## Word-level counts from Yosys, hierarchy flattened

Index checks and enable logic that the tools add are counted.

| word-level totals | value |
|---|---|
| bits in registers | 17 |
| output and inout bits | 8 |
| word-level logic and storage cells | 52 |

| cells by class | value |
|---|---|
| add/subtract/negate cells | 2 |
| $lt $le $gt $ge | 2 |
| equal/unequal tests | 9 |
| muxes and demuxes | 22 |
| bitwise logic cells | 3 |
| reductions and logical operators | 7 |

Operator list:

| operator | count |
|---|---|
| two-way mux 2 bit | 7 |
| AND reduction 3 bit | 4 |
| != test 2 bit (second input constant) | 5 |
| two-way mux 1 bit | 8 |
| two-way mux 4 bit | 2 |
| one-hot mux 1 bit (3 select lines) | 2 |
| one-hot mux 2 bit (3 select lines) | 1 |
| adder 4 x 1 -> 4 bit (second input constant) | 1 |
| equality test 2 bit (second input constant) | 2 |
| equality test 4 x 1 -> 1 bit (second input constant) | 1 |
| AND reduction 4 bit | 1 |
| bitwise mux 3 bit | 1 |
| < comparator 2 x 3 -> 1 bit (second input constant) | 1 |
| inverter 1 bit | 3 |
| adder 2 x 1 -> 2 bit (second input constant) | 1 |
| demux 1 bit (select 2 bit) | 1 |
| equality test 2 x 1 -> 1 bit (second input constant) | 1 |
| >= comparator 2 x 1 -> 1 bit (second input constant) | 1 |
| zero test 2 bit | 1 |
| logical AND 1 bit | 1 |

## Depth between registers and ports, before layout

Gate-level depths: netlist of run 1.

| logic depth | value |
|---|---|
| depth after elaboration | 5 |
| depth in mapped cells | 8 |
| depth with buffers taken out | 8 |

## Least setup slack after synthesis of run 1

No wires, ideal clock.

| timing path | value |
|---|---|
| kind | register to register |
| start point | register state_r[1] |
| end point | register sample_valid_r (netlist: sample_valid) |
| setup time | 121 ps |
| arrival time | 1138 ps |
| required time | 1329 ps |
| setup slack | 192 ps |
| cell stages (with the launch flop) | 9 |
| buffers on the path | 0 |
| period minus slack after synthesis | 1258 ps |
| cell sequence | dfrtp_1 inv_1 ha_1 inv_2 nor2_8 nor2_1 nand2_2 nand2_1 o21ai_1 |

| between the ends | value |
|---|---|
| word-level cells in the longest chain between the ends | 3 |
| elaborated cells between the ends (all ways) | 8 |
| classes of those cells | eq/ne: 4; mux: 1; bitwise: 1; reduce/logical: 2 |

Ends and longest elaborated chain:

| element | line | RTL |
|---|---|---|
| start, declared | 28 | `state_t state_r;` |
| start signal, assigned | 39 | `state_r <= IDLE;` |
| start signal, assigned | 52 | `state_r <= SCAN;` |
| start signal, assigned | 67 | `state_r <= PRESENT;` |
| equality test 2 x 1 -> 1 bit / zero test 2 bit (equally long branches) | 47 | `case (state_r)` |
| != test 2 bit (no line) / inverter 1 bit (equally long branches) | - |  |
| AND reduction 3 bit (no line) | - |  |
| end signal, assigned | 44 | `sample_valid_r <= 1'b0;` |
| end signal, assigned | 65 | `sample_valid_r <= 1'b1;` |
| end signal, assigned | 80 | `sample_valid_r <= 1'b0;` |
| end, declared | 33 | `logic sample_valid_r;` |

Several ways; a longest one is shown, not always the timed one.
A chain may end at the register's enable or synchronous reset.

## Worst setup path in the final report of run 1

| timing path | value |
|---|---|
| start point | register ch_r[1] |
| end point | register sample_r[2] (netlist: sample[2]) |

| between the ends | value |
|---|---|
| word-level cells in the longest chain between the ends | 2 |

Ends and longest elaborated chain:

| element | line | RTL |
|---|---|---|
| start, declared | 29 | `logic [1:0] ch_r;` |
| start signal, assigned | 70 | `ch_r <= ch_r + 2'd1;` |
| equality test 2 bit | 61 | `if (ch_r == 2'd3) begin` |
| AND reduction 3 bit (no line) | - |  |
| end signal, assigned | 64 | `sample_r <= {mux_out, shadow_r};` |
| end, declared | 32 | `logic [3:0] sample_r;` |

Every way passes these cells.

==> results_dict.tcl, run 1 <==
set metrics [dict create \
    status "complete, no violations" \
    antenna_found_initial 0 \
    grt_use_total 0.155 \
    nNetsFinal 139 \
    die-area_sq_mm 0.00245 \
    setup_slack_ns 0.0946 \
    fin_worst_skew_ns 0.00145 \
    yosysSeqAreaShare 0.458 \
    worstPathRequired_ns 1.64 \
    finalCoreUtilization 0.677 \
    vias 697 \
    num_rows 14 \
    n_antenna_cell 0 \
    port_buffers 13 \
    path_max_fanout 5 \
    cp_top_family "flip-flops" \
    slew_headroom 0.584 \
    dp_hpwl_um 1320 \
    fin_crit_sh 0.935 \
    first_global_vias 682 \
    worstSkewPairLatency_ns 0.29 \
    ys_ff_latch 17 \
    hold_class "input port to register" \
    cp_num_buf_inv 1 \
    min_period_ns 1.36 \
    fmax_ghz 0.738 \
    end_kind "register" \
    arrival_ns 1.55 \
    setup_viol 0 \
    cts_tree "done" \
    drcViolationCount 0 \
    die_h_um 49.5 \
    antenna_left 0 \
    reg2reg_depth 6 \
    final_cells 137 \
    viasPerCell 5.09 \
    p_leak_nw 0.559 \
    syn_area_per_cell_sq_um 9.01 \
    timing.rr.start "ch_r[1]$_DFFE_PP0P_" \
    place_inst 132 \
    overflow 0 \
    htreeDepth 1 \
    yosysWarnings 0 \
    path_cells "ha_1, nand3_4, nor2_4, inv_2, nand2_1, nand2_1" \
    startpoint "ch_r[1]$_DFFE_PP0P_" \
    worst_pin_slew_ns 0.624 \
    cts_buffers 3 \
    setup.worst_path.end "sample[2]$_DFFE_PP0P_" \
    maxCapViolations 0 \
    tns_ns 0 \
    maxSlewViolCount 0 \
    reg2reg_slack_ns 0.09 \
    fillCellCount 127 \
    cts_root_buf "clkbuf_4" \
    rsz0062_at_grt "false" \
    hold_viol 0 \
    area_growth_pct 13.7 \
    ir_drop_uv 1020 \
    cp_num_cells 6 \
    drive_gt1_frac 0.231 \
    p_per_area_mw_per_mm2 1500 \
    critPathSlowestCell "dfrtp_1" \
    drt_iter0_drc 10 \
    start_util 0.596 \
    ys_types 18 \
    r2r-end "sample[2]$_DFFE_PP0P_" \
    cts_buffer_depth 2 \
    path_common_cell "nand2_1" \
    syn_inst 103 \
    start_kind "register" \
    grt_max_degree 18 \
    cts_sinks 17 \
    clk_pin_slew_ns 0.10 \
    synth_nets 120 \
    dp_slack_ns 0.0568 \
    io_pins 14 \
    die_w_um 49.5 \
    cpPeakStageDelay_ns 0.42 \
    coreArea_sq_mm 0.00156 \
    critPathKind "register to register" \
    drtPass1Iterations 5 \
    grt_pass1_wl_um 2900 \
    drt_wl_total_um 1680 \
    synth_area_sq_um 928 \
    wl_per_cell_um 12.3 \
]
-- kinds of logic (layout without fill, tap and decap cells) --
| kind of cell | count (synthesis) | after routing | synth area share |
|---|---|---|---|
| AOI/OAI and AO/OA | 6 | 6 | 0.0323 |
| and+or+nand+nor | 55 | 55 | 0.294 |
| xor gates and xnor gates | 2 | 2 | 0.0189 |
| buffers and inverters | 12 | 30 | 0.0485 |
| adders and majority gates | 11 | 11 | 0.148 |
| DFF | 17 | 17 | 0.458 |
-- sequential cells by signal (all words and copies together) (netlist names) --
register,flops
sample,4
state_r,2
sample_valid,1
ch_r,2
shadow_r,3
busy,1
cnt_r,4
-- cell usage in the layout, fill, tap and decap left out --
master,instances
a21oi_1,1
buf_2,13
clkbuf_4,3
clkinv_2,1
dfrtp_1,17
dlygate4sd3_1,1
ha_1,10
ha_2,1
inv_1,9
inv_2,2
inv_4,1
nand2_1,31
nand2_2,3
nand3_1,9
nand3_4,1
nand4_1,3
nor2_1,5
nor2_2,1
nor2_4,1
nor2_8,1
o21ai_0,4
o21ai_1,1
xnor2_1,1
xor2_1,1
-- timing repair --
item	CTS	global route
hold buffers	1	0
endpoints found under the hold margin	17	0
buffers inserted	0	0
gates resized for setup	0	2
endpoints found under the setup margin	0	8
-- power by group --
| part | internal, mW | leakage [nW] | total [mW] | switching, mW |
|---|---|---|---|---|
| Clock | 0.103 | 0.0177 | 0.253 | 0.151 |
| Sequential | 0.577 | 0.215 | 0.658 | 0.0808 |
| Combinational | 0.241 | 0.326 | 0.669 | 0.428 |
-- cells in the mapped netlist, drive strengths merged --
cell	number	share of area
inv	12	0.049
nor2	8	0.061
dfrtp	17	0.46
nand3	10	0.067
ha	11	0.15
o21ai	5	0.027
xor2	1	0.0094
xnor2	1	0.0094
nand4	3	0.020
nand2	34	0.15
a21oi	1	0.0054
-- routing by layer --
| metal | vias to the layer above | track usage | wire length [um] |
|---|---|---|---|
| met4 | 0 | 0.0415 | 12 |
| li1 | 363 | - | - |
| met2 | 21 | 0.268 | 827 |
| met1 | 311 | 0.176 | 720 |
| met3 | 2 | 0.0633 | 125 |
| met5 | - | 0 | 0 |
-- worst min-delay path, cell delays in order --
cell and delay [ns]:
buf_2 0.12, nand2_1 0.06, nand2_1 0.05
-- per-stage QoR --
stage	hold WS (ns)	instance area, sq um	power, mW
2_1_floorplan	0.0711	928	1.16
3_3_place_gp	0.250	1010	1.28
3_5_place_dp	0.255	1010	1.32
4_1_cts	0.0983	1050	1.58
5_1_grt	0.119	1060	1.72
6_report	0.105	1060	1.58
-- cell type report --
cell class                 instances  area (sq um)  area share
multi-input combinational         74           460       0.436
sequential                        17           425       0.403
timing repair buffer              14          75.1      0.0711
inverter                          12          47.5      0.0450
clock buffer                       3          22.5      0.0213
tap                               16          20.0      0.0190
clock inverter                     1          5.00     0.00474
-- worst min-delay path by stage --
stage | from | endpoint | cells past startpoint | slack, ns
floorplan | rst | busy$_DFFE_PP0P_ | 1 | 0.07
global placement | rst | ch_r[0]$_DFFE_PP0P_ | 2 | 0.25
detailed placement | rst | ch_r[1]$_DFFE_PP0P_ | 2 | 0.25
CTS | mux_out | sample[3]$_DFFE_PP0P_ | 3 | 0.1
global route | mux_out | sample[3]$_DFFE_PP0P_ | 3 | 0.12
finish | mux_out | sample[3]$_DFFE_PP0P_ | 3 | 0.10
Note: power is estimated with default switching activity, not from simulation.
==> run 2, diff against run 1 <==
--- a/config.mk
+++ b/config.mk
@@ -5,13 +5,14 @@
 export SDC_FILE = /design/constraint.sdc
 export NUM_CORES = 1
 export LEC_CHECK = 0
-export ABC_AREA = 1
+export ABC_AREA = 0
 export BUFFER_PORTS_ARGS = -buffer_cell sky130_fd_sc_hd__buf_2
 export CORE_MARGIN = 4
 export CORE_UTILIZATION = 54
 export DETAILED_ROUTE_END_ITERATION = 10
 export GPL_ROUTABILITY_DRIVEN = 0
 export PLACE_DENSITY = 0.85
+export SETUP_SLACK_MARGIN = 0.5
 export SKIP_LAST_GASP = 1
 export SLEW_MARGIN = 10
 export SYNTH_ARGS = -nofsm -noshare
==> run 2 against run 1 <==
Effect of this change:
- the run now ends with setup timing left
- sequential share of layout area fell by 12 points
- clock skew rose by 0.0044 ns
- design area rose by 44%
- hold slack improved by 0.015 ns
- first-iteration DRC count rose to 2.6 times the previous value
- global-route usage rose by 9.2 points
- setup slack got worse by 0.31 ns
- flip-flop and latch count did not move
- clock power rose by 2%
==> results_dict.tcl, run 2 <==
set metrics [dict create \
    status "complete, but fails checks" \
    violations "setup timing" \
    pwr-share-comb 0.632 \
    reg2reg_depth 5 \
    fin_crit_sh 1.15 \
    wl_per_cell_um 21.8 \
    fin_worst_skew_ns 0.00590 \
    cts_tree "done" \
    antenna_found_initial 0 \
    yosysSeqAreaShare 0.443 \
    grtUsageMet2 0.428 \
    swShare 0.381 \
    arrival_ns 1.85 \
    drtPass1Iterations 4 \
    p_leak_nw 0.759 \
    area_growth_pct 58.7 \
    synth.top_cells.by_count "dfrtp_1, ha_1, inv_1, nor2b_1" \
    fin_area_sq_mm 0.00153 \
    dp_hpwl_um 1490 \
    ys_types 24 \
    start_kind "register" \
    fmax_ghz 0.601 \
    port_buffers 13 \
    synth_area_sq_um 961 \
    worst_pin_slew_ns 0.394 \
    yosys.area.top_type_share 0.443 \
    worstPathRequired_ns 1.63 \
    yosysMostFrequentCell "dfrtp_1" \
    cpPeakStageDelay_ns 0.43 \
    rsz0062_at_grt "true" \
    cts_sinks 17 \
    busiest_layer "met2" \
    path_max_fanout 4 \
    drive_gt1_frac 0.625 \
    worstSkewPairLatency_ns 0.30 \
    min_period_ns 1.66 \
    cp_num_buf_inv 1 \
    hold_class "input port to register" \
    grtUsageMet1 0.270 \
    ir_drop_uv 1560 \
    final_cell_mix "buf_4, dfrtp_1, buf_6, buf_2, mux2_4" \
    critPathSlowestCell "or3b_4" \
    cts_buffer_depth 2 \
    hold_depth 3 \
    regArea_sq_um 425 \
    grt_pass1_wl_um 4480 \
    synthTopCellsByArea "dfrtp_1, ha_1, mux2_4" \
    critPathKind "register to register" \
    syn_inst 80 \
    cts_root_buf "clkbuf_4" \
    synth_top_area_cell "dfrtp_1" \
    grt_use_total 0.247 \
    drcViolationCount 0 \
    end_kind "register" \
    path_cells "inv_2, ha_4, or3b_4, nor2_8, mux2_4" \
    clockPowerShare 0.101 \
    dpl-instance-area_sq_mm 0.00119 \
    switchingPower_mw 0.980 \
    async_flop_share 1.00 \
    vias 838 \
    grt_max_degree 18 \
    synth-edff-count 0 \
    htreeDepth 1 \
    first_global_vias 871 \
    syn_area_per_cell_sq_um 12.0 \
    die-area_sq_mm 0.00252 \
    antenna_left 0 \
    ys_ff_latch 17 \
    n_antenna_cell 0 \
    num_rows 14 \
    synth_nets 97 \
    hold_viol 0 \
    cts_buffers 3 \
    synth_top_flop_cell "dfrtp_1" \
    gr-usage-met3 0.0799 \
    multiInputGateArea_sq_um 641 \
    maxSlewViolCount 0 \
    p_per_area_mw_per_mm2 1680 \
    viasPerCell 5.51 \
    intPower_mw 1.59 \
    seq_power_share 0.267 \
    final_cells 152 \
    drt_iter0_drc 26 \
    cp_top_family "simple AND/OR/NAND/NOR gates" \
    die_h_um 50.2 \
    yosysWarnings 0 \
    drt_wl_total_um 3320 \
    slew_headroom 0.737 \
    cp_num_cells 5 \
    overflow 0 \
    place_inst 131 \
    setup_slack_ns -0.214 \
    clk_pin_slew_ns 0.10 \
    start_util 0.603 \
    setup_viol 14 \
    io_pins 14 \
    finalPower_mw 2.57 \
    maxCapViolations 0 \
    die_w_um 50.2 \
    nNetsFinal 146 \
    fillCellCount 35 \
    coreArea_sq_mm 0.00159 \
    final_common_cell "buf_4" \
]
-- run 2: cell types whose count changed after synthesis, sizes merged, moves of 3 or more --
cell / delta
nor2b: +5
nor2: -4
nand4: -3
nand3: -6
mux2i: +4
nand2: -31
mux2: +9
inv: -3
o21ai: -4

→ TASK OBJECTIVE
Up to and including the line containing "No wires, ideal clock.", please write out the listing exactly, starting from its first line.

→ TASK RESULT
## Word-level counts from Yosys, hierarchy flattened

Index checks and enable logic that the tools add are counted.

| word-level totals | value |
|---|---|
| bits in registers | 17 |
| output and inout bits | 8 |
| word-level logic and storage cells | 52 |

| cells by class | value |
|---|---|
| add/subtract/negate cells | 2 |
| $lt $le $gt $ge | 2 |
| equal/unequal tests | 9 |
| muxes and demuxes | 22 |
| bitwise logic cells | 3 |
| reductions and logical operators | 7 |

Operator list:

| operator | count |
|---|---|
| two-way mux 2 bit | 7 |
| AND reduction 3 bit | 4 |
| != test 2 bit (second input constant) | 5 |
| two-way mux 1 bit | 8 |
| two-way mux 4 bit | 2 |
| one-hot mux 1 bit (3 select lines) | 2 |
| one-hot mux 2 bit (3 select lines) | 1 |
| adder 4 x 1 -> 4 bit (second input constant) | 1 |
| equality test 2 bit (second input constant) | 2 |
| equality test 4 x 1 -> 1 bit (second input constant) | 1 |
| AND reduction 4 bit | 1 |
| bitwise mux 3 bit | 1 |
| < comparator 2 x 3 -> 1 bit (second input constant) | 1 |
| inverter 1 bit | 3 |
| adder 2 x 1 -> 2 bit (second input constant) | 1 |
| demux 1 bit (select 2 bit) | 1 |
| equality test 2 x 1 -> 1 bit (second input constant) | 1 |
| >= comparator 2 x 1 -> 1 bit (second input constant) | 1 |
| zero test 2 bit | 1 |
| logical AND 1 bit | 1 |

## Depth between registers and ports, before layout

Gate-level depths: netlist of run 1.

| logic depth | value |
|---|---|
| depth after elaboration | 5 |
| depth in mapped cells | 8 |
| depth with buffers taken out | 8 |

## Least setup slack after synthesis of run 1

No wires, ideal clock.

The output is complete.